Orbital characteristics
- Epoch 4 September 2017 (JD 2458000.5)
- Uncertainty parameter 0
- Observation arc: 84.05 yr (30,699 days)
- Aphelion: 3.3418 AU
- Perihelion: 2.0598 AU
- Semi-major axis: 2.7008 AU
- Eccentricity: 0.2373
- Orbital period (sidereal): 4.44 yr (1,621 days)
- Mean anomaly: 315.34°
- Mean motion: 0° 13^{m} 19.56^{s} / day
- Inclination: 6.9674°
- Longitude of ascending node: 247.04°
- Argument of perihelion: 46.992°

Physical characteristics
- Mean diameter: 23.72±7.44 km 27.05±0.90 km 27.64±2.2 km 32.587±0.802 km 32.59±0.80 km
- Synodic rotation period: 17.19±0.01 h
- Geometric albedo: 0.063±0.013 0.08±0.04 0.0879±0.016 0.095±0.007
- Spectral type: Tholen = C SMASS = Cb C B–V = 0.730 U–B = 0.378
- Absolute magnitude (H): 11.05 11.11±0.11

= 1277 Dolores =

Main-belt asteroid

1277 Dolores (prov. designation: ) is a carbonaceous background asteroid from the central regions of the asteroid belt, approximately 27 km in diameter. It was discovered on 18 April 1933, by Soviet astronomer Grigory Neujmin at the Simeiz Observatory on the Crimean peninsula.
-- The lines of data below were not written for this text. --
**src/ctl_pkg.sv**
```systemverilog
`timescale 1ns / 1ps
// ----------------------------------------------------------------------------
// ctl_pkg: shared types and constants of the connection timeout list
// Command and status codes, register indexes, the sequencer states and the
// result request that travels from the sequencer to the output stage.
// ----------------------------------------------------------------------------
package ctl_pkg;

  // Width of a stored expiry time in seconds.
  localparam int unsigned EXP_W = 34;
  // Width of the current time field.
  localparam int unsigned NOW_W = 32;
  // Width of the period count times slot length product.
  localparam int unsigned PROD_W = 24;

  // Configuration port.
  localparam int unsigned CFG_AW = 2;
  localparam int unsigned CFG_DW = 16;
  localparam logic [CFG_AW-1:0] CFG_TIMESLOT = 2'd0;
  localparam logic [CFG_AW-1:0] CFG_PERIODS  = 2'd1;
  localparam logic [15:0] TIMESLOT_RST = 16'd5;
  localparam logic [7:0]  PERIODS_RST  = 8'd3;

  typedef enum logic [1:0] {
    CMD_ADD     = 2'd0,
    CMD_REFRESH = 2'd1,
    CMD_REMOVE  = 2'd2,
    CMD_TICK    = 2'd3
  } cmd_e;

  typedef enum logic [2:0] {
    STS_DONE      = 3'd0,
    STS_NOT_FOUND = 3'd1,
    STS_FULL      = 3'd2,
    STS_EXPIRED   = 3'd3,
    STS_NONE      = 3'd4
  } status_e;

  typedef enum logic [3:0] {
    ST_IDLE,
    ST_MUL,
    ST_ADD,
    ST_FIND,
    ST_SHD,
    ST_INS,
    ST_TK_RD,
    ST_TK_CK,
    ST_TK_END,
    ST_RESP
  } state_e;

  // Result request from the sequencer to the output stage.
  typedef struct packed {
    logic    valid;
    status_e status;
    logic    last;
  } push_t;

endpackage

```
**src/ctl_mem.sv**
```systemverilog
`timescale 1ns / 1ps
// ----------------------------------------------------------------------------
// ctl_mem: entry store of the timeout list
// Simple dual-port memory with one write port and one registered read port.
// ----------------------------------------------------------------------------
module ctl_mem #(
  parameter int unsigned DEPTH = 64,
  parameter int unsigned WIDTH = 44,
  parameter int unsigned AW    = 6
) (
  input  logic             clk_i,
  input  logic             we_i,
  input  logic [AW-1:0]    waddr_i,
  input  logic [WIDTH-1:0] wdata_i,
  input  logic             re_i,
  input  logic [AW-1:0]    raddr_i,
  output logic [WIDTH-1:0] rdata_o
);

  logic [WIDTH-1:0] mem_q [DEPTH];
  logic [WIDTH-1:0] rdata_q;

  // Write and registered read; read data holds while no read is issued.
  always_ff @(posedge clk_i) begin
    if (we_i) begin
      mem_q[waddr_i] <= wdata_i;
    end
    if (re_i) begin
      rdata_q <= mem_q[raddr_i];
    end
  end

  assign rdata_o = rdata_q;

endmodule

```
**src/ctl_out.sv**
```systemverilog
`timescale 1ns / 1ps
// ----------------------------------------------------------------------------
// ctl_out: result output register
// Holds one result until the receiver takes it, so the sequencer can go on
// while a finished result waits.
// ----------------------------------------------------------------------------
module ctl_out #(
  parameter int unsigned ID_BITS = 10
) (
  input  logic               clk_i,
  input  logic               rst_ni,
  input  ctl_pkg::push_t     push_i,
  input  logic [ID_BITS-1:0] push_id_i,
  output logic               free_o,
  output logic               out_valid_o,
  input  logic               out_stall_i,
  output logic [2:0]         status_o,
  output logic [ID_BITS-1:0] expired_id_o,
  output logic               last_o
);

  import ctl_pkg::*;

  logic               valid_q, valid_d;
  status_e            status_q;
  logic [ID_BITS-1:0] id_q;
  logic               last_q;

  // The register can take a new result when empty or being drained.
  assign free_o = !valid_q || !out_stall_i;

  always_comb begin
    valid_d = valid_q;
    if (push_i.valid) begin
      valid_d = 1'b1;
    end else if (valid_q && !out_stall_i) begin
      valid_d = 1'b0;
    end
  end

  always_ff @(posedge clk_i or negedge rst_ni) begin
    if (!rst_ni) begin
      valid_q <= 1'b0;
    end else begin
      valid_q <= valid_d;
    end
  end

  // Payload loads only on a new result.
  always_ff @(posedge clk_i) begin
    if (push_i.valid) begin
      status_q <= push_i.status;
      id_q     <= push_id_i;
      last_q   <= push_i.last;
    end
  end

  assign out_valid_o  = valid_q;
  assign status_o     = status_q;
  assign expired_id_o = id_q;
  assign last_o       = last_q;

endmodule

```
**src/ctl_seq.sv**
```systemverilog
`timescale 1ns / 1ps
// ----------------------------------------------------------------------------
// ctl_seq: command sequencer of the timeout list
// Walks the entry store, one entry per cycle in its streaming passes, to find,
// insert, remove and expire entries, and computes expiry times.
// ----------------------------------------------------------------------------
module ctl_seq #(
  parameter int unsigned TABLE_DEPTH = 64,
  parameter int unsigned ID_BITS     = 10,
  parameter int unsigned IDX_W       = 6,
  parameter int unsigned CNT_W       = 7
) (
  input  logic                                 clk_i,
  input  logic                                 rst_ni,
  input  logic                                 in_valid_i,
  output logic                                 idle_o,
  input  ctl_pkg::cmd_e                        cmd_i,
  input  logic [ID_BITS-1:0]                   conn_id_i,
  input  logic [ctl_pkg::NOW_W-1:0]            now_seconds_i,
  input  logic [15:0]                          timeslot_i,
  input  logic [7:0]                           periods_i,
  output logic                                 mem_re_o,
  output logic [IDX_W-1:0]                     mem_raddr_o,
  output logic                                 mem_we_o,
  output logic [IDX_W-1:0]                     mem_waddr_o,
  output logic [ctl_pkg::EXP_W+ID_BITS-1:0]    mem_wdata_o,
  input  logic [ctl_pkg::EXP_W+ID_BITS-1:0]    mem_rdata_i,
  input  logic                                 out_free_i,
  output ctl_pkg::push_t                       push_o,
  output logic [ID_BITS-1:0]                   push_id_o,
  output logic [CNT_W-1:0]                     count_o
);

  import ctl_pkg::*;

  localparam logic [CNT_W-1:0] DEPTH_C = CNT_W'(TABLE_DEPTH);

  state_e             state_q, state_d;
  cmd_e               cmd_q, cmd_d;
  logic [ID_BITS-1:0] id_q, id_d;
  logic [NOW_W-1:0]   now_q, now_d;
  logic [PROD_W-1:0]  prod_q, prod_d;
  logic [EXP_W-1:0]   key_q, key_d;
  logic [CNT_W-1:0]   count_q, count_d;
  logic [IDX_W-1:0]   rd_q, rd_d;
  logic [CNT_W-1:0]   rleft_q, rleft_d;
  logic               dv_q, dv_d;
  logic [IDX_W-1:0]   di_q, di_d;
  logic [CNT_W-1:0]   gap_q, gap_d;
  logic [CNT_W-1:0]   k_q, k_d;
  logic               pend_q, pend_d;
  logic [ID_BITS-1:0] pend_id_q, pend_id_d;
  status_e            status_q, status_d;

  logic [EXP_W-1:0]   rd_exp;
  logic [ID_BITS-1:0] rd_id;
  logic               cmp_le;
  logic               issue;

  // Fields of the entry just read, and the shared expiry comparator.
  assign rd_exp = mem_rdata_i[EXP_W+ID_BITS-1:ID_BITS];
  assign rd_id  = mem_rdata_i[ID_BITS-1:0];
  assign cmp_le = (rd_exp <= key_q);

  // The streaming passes read one entry per cycle while reads remain.
  assign issue = (state_q == ST_FIND || state_q == ST_SHD || state_q == ST_INS) &&
                 (rleft_q != '0);

  always_comb begin
    state_d     = state_q;
    cmd_d       = cmd_q;
    id_d        = id_q;
    now_d       = now_q;
    prod_d      = prod_q;
    key_d       = key_q;
    count_d     = count_q;
    rd_d        = rd_q;
    rleft_d     = rleft_q;
    dv_d        = 1'b0;
    di_d        = di_q;
    gap_d       = gap_q;
    k_d         = k_q;
    pend_d      = pend_q;
    pend_id_d   = pend_id_q;
    status_d    = status_q;
    mem_re_o    = 1'b0;
    mem_raddr_o = rd_q;
    mem_we_o    = 1'b0;
    mem_waddr_o = '0;
    mem_wdata_o = mem_rdata_i;
    push_o      = '{valid: 1'b0, status: STS_DONE, last: 1'b1};
    push_id_o   = '0;

    // Stream reads: ascending for find and shift down, descending for insert.
    if (issue) begin
      mem_re_o = 1'b1;
      rleft_d  = rleft_q - CNT_W'(1);
      dv_d     = 1'b1;
      di_d     = rd_q;
      rd_d     = (state_q == ST_INS) ? rd_q - IDX_W'(1) : rd_q + IDX_W'(1);
    end

    case (state_q)
      ST_IDLE: begin
        if (in_valid_i) begin
          cmd_d = cmd_i;
          id_d  = conn_id_i;
          now_d = now_seconds_i;
          case (cmd_i)
            CMD_ADD: begin
              if (count_q == DEPTH_C) begin
                status_d = STS_FULL;
                state_d  = ST_RESP;
              end else begin
                state_d = ST_MUL;
              end
            end
            CMD_REFRESH, CMD_REMOVE: begin
              rd_d    = '0;
              rleft_d = count_q;
              state_d = ST_FIND;
            end
            default: begin
              key_d   = EXP_W'(now_seconds_i);
              k_d     = '0;
              pend_d  = 1'b0;
              state_d = ST_TK_RD;
            end
          endcase
        end
      end

      // Timeout length in seconds, registered before the add.
      ST_MUL: begin
        prod_d  = PROD_W'(periods_i) * PROD_W'(timeslot_i);
        state_d = ST_ADD;
      end

      // New expiry; set up the insert pass from the tail.
      ST_ADD: begin
        key_d   = EXP_W'(now_q) + EXP_W'(prod_q);
        rd_d    = count_q[IDX_W-1:0] - IDX_W'(1);
        rleft_d = count_q;
        state_d = ST_INS;
      end

      // Search for the first entry that carries the id.
      ST_FIND: begin
        if (dv_q && rd_id == id_q) begin
          gap_d   = CNT_W'(1);
          rd_d    = di_q + IDX_W'(1);
          rleft_d = count_q - CNT_W'(di_q) - CNT_W'(1);
          dv_d    = 1'b0;
          state_d = ST_SHD;
        end else if (!dv_q && rleft_q == '0) begin
          status_d = STS_NOT_FOUND;
          state_d  = ST_RESP;
        end
      end

      // Close a gap: every entry behind it moves down by the gap size.
      ST_SHD: begin
        if (dv_q) begin
          mem_we_o    = 1'b1;
          mem_waddr_o = di_q - gap_q[IDX_W-1:0];
        end else if (rleft_q == '0) begin
          count_d = count_q - gap_q;
          case (cmd_q)
            CMD_REFRESH: state_d = ST_MUL;
            CMD_REMOVE: begin
              status_d = STS_DONE;
              state_d  = ST_RESP;
            end
            default: state_d = ST_IDLE;
          endcase
        end
      end

      // Insertion from the tail: later entries move up until one is not later.
      ST_INS: begin
        if (dv_q) begin
          mem_we_o    = 1'b1;
          mem_waddr_o = di_q + IDX_W'(1);
          if (cmp_le) begin
            mem_wdata_o = {key_q, id_q};
            count_d     = count_q + CNT_W'(1);
            status_d    = STS_DONE;
            dv_d        = 1'b0;
            state_d     = ST_RESP;
          end
        end else if (rleft_q == '0) begin
          mem_we_o    = 1'b1;
          mem_waddr_o = '0;
          mem_wdata_o = {key_q, id_q};
          count_d     = count_q + CNT_W'(1);
          status_d    = STS_DONE;
          state_d     = ST_RESP;
        end
      end

      // Tick: read the next entry from the front.
      ST_TK_RD: begin
        if (k_q < count_q) begin
          mem_re_o    = 1'b1;
          mem_raddr_o = k_q[IDX_W-1:0];
          state_d     = ST_TK_CK;
        end else begin
          state_d = ST_TK_END;
        end
      end

      // An expired entry is held back until it is known whether it is the last.
      ST_TK_CK: begin
        if (cmp_le) begin
          if (!pend_q || out_free_i) begin
            if (pend_q) begin
              push_o    = '{valid: 1'b1, status: STS_EXPIRED, last: 1'b0};
              push_id_o = pend_id_q;
            end
            pend_d    = 1'b1;
            pend_id_d = rd_id;
            k_d       = k_q + CNT_W'(1);
            state_d   = ST_TK_RD;
          end
        end else begin
          state_d = ST_TK_END;
        end
      end

      // Final tick result, then drop the expired entries from the front.
      ST_TK_END: begin
        if (out_free_i) begin
          if (pend_q) begin
            push_o    = '{valid: 1'b1, status: STS_EXPIRED, last: 1'b1};
            push_id_o = pend_id_q;
          end else begin
            push_o = '{valid: 1'b1, status: STS_NONE, last: 1'b1};
          end
          if (k_q != '0) begin
            gap_d   = k_q;
            rd_d    = k_q[IDX_W-1:0];
            rleft_d = count_q - k_q;
            state_d = ST_SHD;
          end else begin
            state_d = ST_IDLE;
          end
        end
      end

      // Single result of add, refresh and remove.
      ST_RESP: begin
        if (out_free_i) begin
          push_o  = '{valid: 1'b1, status: status_q, last: 1'b1};
          state_d = ST_IDLE;
        end
      end

      default: state_d = ST_IDLE;
    endcase
  end

  // Control state.
  always_ff @(posedge clk_i or negedge rst_ni) begin
    if (!rst_ni) begin
      state_q <= ST_IDLE;
      count_q <= '0;
      rleft_q <= '0;
      dv_q    <= 1'b0;
      pend_q  <= 1'b0;
    end else begin
      state_q <= state_d;
      count_q <= count_d;
      rleft_q <= rleft_d;
      dv_q    <= dv_d;
      pend_q  <= pend_d;
    end
  end

  // Working registers of the current request.
  always_ff @(posedge clk_i) begin
    cmd_q     <= cmd_d;
    id_q      <= id_d;
    now_q     <= now_d;
    prod_q    <= prod_d;
    key_q     <= key_d;
    rd_q      <= rd_d;
    di_q      <= di_d;
    gap_q     <= gap_d;
    k_q       <= k_d;
    pend_id_q <= pend_id_d;
    status_q  <= status_d;
  end

  assign idle_o  = (state_q == ST_IDLE);
  assign count_o = count_q;

endmodule

```
**src/connection_timeout_list_top.sv**
```systemverilog
`timescale 1ns / 1ps
// ----------------------------------------------------------------------------
// connection_timeout_list_top: ordered list of connection timers
// Keeps connection ids sorted by expiry time and expires them on tick.
// ----------------------------------------------------------------------------
// One request is processed at a time; in_stall_o stays high until it is done.
// Requests walk the entry memory through its single registered read port, so
// the time grows with the entry count N. The find, shift and insert passes
// read one entry per cycle. A remove does a find pass and, when the id is
// found, a shift pass. An add does an insert pass, or none when the table is
// full. A refresh does a find pass and, when the id is found, a shift pass
// and an insert pass. A tick reads and checks entries from the front one by
// one up to the first that has not expired, then closes any gap at the front
// with a shift pass. A stalled receiver can lengthen a request. A waiting
// result sits in the output register and holds up the sequencer only when a
// further result is ready. Configuration writes are taken only between
// requests and go ahead of a waiting request. There is no clearing pass after
// reset.
// ----------------------------------------------------------------------------
module connection_timeout_list_top #(
  parameter int unsigned TABLE_DEPTH = 64,
  parameter int unsigned ID_BITS     = 10
) (
  input  logic                        clk_i,
  input  logic                        rst_ni,
  input  logic                        in_valid_i,
  output logic                        in_stall_o,
  input  logic [1:0]                  cmd_i,
  input  logic [ID_BITS-1:0]          conn_id_i,
  input  logic [ctl_pkg::NOW_W-1:0]   now_seconds_i,
  output logic                        out_valid_o,
  input  logic                        out_stall_i,
  output logic [2:0]                  status_o,
  output logic [ID_BITS-1:0]          expired_id_o,
  output logic                        last_o,
  input  logic                        cfg_valid_i,
  output logic                        cfg_ready_o,
  input  logic [ctl_pkg::CFG_AW-1:0]  cfg_addr_i,
  input  logic [ctl_pkg::CFG_DW-1:0]  cfg_data_i
);

  import ctl_pkg::*;

  localparam int unsigned IDX_W  = (TABLE_DEPTH > 1) ? $clog2(TABLE_DEPTH) : 1;
  localparam int unsigned CNT_W  = $clog2(TABLE_DEPTH + 1);
  localparam int unsigned WORD_W = EXP_W + ID_BITS;

  logic [15:0]        timeslot_q;
  logic [7:0]         periods_q;
  logic               idle;
  logic               mem_re, mem_we;
  logic [IDX_W-1:0]   mem_raddr, mem_waddr;
  logic [WORD_W-1:0]  mem_wdata, mem_rdata;
  logic               out_free;
  push_t              push;
  logic [ID_BITS-1:0] push_id;
  logic [CNT_W-1:0]   count;

  // Configuration registers, written between requests.
  assign cfg_ready_o = idle;

  always_ff @(posedge clk_i or negedge rst_ni) begin
    if (!rst_ni) begin
      timeslot_q <= TIMESLOT_RST;
      periods_q  <= PERIODS_RST;
    end else if (cfg_valid_i && cfg_ready_o) begin
      if (cfg_addr_i == CFG_TIMESLOT) begin
        timeslot_q <= cfg_data_i;
      end
      if (cfg_addr_i == CFG_PERIODS) begin
        periods_q <= cfg_data_i[7:0];
      end
    end
  end

  // A pending configuration write goes first, so a request never starts
  // in the same cycle as a register change.
  assign in_stall_o = !idle || cfg_valid_i;

  ctl_seq #(
    .TABLE_DEPTH (TABLE_DEPTH),
    .ID_BITS     (ID_BITS),
    .IDX_W       (IDX_W),
    .CNT_W       (CNT_W)
  ) u_seq (
    .clk_i         (clk_i),
    .rst_ni        (rst_ni),
    .in_valid_i    (in_valid_i && !cfg_valid_i),
    .idle_o        (idle),
    .cmd_i         (cmd_e'(cmd_i)),
    .conn_id_i     (conn_id_i),
    .now_seconds_i (now_seconds_i),
    .timeslot_i    (timeslot_q),
    .periods_i     (periods_q),
    .mem_re_o      (mem_re),
    .mem_raddr_o   (mem_raddr),
    .mem_we_o      (mem_we),
    .mem_waddr_o   (mem_waddr),
    .mem_wdata_o   (mem_wdata),
    .mem_rdata_i   (mem_rdata),
    .out_free_i    (out_free),
    .push_o        (push),
    .push_id_o     (push_id),
    .count_o       (count)
  );

  ctl_mem #(
    .DEPTH (TABLE_DEPTH),
    .WIDTH (WORD_W),
    .AW    (IDX_W)
  ) u_mem (
    .clk_i   (clk_i),
    .we_i    (mem_we),
    .waddr_i (mem_waddr),
    .wdata_i (mem_wdata),
    .re_i    (mem_re),
    .raddr_i (mem_raddr),
    .rdata_o (mem_rdata)
  );

  ctl_out #(
    .ID_BITS (ID_BITS)
  ) u_out (
    .clk_i        (clk_i),
    .rst_ni       (rst_ni),
    .push_i       (push),
    .push_id_i    (push_id),
    .free_o       (out_free),
    .out_valid_o  (out_valid_o),
    .out_stall_i  (out_stall_i),
    .status_o     (status_o),
    .expired_id_o (expired_id_o),
    .last_o       (last_o)
  );

  // The entry count never exceeds the table depth.
  assert property (@(posedge clk_i) disable iff (!rst_ni)
    count <= CNT_W'(TABLE_DEPTH))
    else $error("entry count above table depth");

  // An accepted request always keeps the sequencer busy in the next cycle.
  assert property (@(posedge clk_i) disable iff (!rst_ni)
    (in_valid_i && !in_stall_o) |=> in_stall_o)
    else $error("sequencer idle right after accepting a request");

  // With no request accepted, an idle sequencer leaves the table alone.
  assert property (@(posedge clk_i) disable iff (!rst_ni)
    (!in_stall_o && !in_valid_i) |=> $stable(count))
    else $error("entry count changed while idle");

  // A result is produced only while a request is in progress.
  assert property (@(posedge clk_i) disable iff (!rst_ni)
    push.valid |-> in_stall_o)
    else $error("result pushed while idle");

endmodule

```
The asteroid was named after Spanish communist Dolores Ibárruri.

== Orbit and classification ==

Dolores is a non-family asteroid of the main belt's background population when applying the hierarchical clustering method to its proper orbital elements. It orbits the Sun in the central main belt at a distance of 2.1–3.3 AU once every 4 years and 5 months (1,621 days). Its orbit has an eccentricity of 0.24 and an inclination of 7° with respect to the ecliptic. The asteroid was first identified as at Simeiz Observatory in September 1925. The body's observation arc begins at Yerkes Observatory (or Simeiz) in June 1933, approximately 2 months after its official discovery observation.

== Naming ==

This minor planet was named after Spanish communists Dolores Ibárruri (1895–1989). Known as "La Pasionária" (Passionflower), she co-founded the communist party in Spain in 1920, and lead the party while in exile. Dolores Ibárruri returned to Spain in 1977, and became a member of the parliament. The official naming citation was mentioned in The Names of the Minor Planets by Paul Herget in 1955 (H 117).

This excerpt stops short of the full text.